Write out each line of the records that has "slave" in it.

____

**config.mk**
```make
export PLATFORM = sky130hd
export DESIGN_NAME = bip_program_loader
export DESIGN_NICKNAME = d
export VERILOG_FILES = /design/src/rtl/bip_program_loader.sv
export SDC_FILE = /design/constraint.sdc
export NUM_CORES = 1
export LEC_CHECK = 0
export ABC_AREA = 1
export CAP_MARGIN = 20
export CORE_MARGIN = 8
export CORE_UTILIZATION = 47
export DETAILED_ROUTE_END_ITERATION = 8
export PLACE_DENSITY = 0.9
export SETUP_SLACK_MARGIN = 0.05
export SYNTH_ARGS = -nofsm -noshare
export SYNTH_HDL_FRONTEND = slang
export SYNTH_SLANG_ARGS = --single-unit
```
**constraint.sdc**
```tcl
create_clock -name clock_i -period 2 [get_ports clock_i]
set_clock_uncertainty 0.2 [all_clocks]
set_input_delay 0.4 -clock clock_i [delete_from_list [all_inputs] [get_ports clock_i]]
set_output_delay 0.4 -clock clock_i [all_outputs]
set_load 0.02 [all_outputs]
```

____

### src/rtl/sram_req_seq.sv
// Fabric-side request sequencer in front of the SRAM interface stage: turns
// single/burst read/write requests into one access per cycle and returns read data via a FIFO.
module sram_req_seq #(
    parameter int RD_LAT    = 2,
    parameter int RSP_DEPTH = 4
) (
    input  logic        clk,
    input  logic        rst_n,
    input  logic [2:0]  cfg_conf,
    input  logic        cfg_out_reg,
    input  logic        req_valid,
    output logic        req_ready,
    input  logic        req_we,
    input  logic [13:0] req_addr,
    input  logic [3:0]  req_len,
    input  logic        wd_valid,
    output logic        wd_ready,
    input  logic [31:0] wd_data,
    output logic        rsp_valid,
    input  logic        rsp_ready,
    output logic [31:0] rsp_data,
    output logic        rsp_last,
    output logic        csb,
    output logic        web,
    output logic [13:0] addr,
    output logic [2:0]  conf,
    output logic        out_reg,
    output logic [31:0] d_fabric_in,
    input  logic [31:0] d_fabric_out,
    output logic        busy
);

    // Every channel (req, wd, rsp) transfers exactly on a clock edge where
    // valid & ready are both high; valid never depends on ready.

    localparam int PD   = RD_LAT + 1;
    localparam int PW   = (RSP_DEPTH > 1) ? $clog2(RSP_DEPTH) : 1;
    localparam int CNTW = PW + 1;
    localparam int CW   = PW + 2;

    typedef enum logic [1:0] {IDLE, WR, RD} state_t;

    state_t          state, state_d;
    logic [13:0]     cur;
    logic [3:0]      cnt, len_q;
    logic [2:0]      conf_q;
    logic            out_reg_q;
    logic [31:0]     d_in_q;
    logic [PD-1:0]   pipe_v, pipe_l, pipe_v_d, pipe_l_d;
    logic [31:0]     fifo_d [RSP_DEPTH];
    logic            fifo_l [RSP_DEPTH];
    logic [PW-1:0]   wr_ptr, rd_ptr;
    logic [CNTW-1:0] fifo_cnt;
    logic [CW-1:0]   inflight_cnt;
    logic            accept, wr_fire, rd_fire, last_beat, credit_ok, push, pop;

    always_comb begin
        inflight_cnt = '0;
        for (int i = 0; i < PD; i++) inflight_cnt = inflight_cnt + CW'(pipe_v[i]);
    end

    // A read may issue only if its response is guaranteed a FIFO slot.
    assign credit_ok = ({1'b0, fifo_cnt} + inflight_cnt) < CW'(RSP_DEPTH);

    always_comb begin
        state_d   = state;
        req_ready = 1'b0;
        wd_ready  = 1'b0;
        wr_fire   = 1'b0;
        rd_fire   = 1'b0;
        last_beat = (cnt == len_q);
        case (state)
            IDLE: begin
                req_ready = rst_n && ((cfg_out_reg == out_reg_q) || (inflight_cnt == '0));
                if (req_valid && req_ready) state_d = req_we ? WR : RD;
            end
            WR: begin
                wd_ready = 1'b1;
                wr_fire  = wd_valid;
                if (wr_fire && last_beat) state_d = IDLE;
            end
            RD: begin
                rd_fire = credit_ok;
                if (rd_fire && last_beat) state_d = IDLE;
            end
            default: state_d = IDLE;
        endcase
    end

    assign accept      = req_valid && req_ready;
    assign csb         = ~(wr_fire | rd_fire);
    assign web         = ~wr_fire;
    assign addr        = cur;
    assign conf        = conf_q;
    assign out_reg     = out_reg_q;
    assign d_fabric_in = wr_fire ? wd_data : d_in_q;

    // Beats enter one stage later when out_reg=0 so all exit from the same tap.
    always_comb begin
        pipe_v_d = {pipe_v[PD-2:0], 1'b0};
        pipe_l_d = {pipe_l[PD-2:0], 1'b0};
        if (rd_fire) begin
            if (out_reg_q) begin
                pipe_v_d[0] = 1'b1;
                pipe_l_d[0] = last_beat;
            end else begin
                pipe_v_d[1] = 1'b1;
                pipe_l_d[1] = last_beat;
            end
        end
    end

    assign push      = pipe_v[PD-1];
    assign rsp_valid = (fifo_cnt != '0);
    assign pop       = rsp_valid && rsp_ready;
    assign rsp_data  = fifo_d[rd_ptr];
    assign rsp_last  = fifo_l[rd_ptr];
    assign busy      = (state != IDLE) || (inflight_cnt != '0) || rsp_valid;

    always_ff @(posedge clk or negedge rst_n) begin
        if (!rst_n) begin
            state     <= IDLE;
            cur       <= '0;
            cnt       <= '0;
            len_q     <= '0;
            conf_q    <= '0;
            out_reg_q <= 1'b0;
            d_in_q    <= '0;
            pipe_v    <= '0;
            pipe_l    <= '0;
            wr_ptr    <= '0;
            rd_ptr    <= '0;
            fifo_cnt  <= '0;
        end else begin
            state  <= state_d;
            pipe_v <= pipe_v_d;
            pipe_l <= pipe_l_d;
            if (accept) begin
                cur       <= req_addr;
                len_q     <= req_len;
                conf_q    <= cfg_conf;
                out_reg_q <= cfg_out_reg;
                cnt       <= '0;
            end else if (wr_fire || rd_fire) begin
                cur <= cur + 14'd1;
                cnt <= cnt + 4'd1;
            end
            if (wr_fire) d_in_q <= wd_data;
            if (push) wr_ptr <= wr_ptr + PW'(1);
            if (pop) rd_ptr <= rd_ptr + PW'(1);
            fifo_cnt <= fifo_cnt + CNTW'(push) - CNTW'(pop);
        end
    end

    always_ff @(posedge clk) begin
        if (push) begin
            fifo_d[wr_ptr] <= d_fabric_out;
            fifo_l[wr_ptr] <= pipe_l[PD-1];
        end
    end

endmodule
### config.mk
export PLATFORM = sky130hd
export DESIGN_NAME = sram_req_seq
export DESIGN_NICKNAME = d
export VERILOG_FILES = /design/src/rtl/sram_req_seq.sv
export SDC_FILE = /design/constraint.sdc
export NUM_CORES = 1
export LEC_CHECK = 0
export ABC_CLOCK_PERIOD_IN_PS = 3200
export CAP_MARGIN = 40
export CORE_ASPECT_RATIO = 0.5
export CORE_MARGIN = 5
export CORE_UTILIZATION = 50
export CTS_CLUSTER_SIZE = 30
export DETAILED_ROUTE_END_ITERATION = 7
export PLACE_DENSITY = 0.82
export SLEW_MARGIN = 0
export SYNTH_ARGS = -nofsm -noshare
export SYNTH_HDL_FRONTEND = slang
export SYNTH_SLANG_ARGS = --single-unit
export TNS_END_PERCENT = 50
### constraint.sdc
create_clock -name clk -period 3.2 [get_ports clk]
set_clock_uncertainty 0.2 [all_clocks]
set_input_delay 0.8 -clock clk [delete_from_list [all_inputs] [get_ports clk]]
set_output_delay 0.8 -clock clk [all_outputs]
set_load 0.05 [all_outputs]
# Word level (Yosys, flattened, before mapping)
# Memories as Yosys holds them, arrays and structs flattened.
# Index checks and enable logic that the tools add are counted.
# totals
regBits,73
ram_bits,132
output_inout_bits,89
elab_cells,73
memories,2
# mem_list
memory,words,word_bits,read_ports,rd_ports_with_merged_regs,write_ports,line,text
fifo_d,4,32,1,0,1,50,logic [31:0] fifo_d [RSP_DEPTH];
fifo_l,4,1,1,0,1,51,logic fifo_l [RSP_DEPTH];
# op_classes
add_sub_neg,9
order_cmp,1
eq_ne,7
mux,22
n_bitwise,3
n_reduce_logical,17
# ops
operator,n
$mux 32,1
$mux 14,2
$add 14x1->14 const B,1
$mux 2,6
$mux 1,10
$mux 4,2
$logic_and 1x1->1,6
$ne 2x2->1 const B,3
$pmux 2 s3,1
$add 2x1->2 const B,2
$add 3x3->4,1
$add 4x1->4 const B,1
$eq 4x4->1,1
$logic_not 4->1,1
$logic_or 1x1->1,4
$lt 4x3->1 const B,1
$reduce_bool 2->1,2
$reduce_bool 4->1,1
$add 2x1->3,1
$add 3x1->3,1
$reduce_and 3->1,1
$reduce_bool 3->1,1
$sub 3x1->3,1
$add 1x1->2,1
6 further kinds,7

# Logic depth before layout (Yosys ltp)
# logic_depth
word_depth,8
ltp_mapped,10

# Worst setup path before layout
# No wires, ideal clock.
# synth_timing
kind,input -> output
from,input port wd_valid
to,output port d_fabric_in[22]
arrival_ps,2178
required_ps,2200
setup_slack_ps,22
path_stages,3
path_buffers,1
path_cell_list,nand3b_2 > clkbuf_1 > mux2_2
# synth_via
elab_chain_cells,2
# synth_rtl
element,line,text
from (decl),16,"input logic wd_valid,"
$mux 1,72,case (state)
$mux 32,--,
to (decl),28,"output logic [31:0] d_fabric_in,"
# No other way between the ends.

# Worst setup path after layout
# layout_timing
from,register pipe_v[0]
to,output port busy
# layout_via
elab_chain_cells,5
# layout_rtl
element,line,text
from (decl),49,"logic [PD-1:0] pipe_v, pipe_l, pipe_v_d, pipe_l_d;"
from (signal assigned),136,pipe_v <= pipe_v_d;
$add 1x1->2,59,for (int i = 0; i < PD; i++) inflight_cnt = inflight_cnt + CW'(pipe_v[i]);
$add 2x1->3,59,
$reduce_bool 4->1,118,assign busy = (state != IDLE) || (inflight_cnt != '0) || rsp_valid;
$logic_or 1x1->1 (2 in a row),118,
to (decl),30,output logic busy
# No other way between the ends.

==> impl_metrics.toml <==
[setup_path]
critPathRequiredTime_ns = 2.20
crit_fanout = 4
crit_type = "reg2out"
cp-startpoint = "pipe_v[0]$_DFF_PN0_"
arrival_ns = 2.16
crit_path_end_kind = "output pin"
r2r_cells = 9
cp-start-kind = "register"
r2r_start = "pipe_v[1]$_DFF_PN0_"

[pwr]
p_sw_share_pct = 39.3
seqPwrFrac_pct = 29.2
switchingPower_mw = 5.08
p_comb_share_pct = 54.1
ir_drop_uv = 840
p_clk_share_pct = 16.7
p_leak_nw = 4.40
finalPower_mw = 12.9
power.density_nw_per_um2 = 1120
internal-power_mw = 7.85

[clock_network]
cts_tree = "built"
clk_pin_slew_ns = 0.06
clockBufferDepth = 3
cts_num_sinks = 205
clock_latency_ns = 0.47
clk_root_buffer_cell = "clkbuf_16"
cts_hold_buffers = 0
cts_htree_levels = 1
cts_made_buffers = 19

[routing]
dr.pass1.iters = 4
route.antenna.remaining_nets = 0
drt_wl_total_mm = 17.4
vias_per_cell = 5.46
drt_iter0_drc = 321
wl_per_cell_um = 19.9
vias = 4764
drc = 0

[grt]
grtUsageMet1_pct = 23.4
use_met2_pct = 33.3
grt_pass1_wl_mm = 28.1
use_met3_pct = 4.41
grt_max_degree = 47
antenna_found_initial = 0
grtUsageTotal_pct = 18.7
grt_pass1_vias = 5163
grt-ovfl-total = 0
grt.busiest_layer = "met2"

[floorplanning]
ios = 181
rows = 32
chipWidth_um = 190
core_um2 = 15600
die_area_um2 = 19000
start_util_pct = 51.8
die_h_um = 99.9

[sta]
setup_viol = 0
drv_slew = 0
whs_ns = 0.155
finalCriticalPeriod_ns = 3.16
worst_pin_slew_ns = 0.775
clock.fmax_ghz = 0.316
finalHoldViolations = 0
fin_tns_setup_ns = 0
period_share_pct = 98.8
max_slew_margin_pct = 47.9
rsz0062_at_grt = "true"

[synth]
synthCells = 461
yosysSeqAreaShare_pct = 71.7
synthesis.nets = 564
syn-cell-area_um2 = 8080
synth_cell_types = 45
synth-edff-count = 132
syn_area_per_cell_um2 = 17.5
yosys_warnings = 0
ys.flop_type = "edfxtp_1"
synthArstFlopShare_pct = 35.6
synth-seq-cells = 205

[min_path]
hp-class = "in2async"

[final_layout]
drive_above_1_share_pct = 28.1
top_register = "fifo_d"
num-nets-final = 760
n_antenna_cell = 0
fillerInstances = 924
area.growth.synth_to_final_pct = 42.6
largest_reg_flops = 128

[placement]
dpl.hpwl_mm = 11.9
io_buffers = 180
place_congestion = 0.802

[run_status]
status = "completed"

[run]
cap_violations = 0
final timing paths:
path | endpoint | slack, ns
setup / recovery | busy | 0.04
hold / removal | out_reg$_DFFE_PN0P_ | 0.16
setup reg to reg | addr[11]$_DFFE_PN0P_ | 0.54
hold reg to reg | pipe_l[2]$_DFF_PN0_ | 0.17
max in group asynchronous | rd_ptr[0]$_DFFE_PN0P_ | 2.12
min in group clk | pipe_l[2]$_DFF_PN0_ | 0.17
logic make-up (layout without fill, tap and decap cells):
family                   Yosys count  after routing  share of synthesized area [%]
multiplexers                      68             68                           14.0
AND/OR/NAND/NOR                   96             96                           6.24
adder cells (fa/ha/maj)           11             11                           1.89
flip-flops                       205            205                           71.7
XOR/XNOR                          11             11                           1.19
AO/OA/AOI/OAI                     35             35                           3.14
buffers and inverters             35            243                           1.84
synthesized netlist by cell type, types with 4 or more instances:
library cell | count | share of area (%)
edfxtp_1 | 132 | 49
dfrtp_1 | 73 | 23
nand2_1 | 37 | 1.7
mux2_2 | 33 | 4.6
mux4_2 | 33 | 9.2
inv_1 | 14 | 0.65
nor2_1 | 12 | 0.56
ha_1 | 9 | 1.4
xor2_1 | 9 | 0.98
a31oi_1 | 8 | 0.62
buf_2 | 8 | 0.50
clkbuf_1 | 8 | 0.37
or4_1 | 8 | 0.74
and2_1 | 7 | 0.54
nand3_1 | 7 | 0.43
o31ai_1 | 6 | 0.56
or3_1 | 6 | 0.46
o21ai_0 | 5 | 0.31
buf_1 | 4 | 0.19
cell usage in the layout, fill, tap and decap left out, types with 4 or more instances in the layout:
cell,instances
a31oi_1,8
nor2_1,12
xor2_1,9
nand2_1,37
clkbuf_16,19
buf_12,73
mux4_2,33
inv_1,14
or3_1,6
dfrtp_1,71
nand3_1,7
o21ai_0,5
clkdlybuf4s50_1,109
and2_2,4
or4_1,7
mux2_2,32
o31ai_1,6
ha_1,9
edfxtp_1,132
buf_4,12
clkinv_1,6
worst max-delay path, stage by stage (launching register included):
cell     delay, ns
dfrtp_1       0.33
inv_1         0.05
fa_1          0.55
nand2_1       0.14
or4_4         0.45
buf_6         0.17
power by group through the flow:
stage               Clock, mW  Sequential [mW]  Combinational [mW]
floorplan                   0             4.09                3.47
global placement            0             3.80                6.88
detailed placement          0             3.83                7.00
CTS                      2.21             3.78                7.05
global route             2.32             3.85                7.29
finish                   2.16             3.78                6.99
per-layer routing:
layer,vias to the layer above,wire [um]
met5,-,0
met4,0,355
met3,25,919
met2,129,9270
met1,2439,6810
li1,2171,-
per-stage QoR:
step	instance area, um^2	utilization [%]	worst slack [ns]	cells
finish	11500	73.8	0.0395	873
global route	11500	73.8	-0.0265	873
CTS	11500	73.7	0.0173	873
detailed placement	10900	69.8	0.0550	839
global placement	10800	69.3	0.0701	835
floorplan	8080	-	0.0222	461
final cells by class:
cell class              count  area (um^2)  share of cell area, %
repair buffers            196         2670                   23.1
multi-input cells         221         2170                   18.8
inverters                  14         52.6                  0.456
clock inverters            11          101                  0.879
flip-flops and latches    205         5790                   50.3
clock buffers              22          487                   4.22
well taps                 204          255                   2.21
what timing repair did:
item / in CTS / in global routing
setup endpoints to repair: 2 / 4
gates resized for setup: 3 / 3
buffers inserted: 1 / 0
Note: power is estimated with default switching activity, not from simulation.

____

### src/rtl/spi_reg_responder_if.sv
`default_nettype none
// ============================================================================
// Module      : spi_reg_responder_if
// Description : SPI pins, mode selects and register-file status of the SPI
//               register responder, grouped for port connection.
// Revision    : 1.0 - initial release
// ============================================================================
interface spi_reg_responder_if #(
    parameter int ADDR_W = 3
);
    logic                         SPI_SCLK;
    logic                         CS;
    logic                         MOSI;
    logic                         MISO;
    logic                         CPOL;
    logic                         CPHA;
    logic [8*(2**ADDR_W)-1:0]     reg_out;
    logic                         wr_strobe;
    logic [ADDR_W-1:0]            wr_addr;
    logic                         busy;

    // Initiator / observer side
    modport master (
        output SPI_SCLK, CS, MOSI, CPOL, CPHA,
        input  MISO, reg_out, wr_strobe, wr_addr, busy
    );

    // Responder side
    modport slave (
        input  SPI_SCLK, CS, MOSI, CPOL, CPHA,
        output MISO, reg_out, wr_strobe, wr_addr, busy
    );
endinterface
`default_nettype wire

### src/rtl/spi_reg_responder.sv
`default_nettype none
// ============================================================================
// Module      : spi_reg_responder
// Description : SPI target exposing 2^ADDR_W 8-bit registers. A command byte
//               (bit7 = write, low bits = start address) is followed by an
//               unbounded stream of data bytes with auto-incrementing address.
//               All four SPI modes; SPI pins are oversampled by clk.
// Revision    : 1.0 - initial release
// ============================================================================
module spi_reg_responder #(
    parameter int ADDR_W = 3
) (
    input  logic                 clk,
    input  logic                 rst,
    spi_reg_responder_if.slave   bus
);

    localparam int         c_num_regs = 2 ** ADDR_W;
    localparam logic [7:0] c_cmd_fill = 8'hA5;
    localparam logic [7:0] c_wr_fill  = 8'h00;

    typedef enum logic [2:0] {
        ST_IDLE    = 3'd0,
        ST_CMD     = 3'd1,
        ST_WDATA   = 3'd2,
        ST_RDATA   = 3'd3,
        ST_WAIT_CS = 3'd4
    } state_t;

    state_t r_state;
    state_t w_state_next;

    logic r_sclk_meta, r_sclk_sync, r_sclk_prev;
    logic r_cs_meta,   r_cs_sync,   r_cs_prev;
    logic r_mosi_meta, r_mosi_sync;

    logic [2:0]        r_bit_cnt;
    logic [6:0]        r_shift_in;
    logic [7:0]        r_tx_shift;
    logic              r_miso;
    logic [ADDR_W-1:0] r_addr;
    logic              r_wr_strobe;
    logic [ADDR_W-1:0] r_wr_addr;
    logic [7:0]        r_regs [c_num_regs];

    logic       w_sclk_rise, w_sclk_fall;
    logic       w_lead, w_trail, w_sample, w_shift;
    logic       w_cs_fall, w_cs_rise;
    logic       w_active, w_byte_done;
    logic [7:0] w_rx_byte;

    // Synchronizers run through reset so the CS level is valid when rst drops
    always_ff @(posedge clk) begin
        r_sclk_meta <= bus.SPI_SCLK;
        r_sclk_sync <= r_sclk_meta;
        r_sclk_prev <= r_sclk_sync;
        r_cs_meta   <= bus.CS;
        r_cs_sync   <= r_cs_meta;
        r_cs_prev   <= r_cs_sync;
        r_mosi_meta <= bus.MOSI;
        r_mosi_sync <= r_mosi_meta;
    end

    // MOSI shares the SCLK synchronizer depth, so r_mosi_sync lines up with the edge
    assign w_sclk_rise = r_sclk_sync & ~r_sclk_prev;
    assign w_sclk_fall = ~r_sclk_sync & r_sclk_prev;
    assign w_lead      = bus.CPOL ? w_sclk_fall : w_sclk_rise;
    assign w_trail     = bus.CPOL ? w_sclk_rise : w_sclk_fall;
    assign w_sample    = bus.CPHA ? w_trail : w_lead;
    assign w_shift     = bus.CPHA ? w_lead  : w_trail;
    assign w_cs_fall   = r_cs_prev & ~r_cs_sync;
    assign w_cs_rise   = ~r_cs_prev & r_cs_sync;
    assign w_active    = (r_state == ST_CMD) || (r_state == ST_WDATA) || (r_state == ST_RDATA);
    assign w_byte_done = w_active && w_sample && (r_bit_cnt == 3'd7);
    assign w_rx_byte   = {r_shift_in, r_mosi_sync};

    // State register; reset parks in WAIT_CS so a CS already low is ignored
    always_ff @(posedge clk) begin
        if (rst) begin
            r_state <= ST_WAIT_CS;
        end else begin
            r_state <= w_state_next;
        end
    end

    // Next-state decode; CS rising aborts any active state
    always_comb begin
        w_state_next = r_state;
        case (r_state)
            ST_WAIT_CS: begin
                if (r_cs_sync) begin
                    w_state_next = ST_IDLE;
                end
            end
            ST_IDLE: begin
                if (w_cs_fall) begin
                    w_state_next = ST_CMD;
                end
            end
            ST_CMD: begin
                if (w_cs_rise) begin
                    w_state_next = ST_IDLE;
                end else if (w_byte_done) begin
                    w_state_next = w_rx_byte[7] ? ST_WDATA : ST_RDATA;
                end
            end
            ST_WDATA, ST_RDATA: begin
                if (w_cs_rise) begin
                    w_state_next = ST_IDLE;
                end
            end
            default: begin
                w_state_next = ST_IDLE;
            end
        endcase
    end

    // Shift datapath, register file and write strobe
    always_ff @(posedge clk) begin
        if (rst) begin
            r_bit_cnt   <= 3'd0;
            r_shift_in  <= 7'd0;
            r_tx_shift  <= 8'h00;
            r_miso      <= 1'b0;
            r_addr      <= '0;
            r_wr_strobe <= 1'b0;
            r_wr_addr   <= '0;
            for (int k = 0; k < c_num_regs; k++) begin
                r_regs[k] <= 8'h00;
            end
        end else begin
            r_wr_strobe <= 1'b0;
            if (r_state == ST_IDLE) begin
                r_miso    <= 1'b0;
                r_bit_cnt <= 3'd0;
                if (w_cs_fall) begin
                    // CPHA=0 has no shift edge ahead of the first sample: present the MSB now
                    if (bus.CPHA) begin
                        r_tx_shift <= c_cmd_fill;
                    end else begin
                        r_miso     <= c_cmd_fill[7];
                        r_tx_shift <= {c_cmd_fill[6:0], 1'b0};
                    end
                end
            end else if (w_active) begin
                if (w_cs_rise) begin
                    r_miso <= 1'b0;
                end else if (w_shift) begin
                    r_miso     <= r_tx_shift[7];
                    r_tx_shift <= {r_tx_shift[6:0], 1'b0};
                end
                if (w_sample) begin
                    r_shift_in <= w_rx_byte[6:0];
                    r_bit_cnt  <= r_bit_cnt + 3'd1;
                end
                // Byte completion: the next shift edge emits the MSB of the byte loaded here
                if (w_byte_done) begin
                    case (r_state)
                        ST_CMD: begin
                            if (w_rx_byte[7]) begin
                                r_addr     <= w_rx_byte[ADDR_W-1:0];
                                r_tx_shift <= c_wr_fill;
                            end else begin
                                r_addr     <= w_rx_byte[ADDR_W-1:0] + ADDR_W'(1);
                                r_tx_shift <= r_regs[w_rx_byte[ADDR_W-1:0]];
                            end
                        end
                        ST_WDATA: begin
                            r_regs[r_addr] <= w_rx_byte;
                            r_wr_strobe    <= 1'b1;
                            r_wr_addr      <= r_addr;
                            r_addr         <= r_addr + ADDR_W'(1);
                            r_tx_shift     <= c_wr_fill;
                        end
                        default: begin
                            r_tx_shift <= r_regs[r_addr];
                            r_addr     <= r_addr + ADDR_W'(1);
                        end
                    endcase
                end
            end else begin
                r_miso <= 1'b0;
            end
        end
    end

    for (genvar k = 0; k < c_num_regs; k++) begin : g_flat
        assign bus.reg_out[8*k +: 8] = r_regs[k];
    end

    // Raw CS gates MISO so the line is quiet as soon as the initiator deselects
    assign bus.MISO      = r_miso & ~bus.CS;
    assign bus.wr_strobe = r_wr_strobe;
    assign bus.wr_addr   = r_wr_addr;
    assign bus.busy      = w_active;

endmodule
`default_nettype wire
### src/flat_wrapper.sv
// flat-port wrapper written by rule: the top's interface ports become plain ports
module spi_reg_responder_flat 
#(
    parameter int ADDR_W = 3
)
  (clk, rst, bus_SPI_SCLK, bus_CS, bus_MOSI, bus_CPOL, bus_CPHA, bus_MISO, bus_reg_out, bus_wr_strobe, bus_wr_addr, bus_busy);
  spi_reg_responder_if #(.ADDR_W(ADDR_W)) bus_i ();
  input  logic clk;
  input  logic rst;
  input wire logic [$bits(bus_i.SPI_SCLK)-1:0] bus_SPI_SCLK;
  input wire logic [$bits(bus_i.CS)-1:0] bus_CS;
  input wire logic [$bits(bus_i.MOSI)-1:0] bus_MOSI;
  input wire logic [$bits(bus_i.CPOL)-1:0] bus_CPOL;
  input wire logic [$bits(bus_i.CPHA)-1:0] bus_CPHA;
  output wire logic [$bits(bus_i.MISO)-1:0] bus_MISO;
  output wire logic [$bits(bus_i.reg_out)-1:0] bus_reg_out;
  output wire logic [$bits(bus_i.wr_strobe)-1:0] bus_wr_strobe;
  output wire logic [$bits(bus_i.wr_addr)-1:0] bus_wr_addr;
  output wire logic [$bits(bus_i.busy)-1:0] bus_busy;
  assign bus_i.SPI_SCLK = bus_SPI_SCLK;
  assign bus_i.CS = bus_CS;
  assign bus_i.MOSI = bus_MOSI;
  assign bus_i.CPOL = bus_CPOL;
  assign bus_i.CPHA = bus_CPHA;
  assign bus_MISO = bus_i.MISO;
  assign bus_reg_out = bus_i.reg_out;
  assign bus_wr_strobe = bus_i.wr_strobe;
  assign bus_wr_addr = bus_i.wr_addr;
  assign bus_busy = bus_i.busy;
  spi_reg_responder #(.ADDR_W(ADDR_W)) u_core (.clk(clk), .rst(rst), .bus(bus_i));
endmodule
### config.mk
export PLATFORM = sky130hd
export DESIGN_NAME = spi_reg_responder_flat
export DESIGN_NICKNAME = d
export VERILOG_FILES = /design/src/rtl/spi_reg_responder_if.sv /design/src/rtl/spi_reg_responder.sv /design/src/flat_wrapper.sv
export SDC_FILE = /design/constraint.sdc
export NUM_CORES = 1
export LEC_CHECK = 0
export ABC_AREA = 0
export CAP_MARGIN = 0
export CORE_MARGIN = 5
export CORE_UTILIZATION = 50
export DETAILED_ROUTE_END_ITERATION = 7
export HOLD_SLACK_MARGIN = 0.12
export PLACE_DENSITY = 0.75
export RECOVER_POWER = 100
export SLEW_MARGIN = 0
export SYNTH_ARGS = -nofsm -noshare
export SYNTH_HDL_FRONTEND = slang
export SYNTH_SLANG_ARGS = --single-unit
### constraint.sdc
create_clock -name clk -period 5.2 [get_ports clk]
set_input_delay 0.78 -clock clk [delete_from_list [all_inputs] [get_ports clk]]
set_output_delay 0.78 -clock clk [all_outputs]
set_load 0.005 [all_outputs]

____

RESPONSE:
    modport slave (
    spi_reg_responder_if.slave   bus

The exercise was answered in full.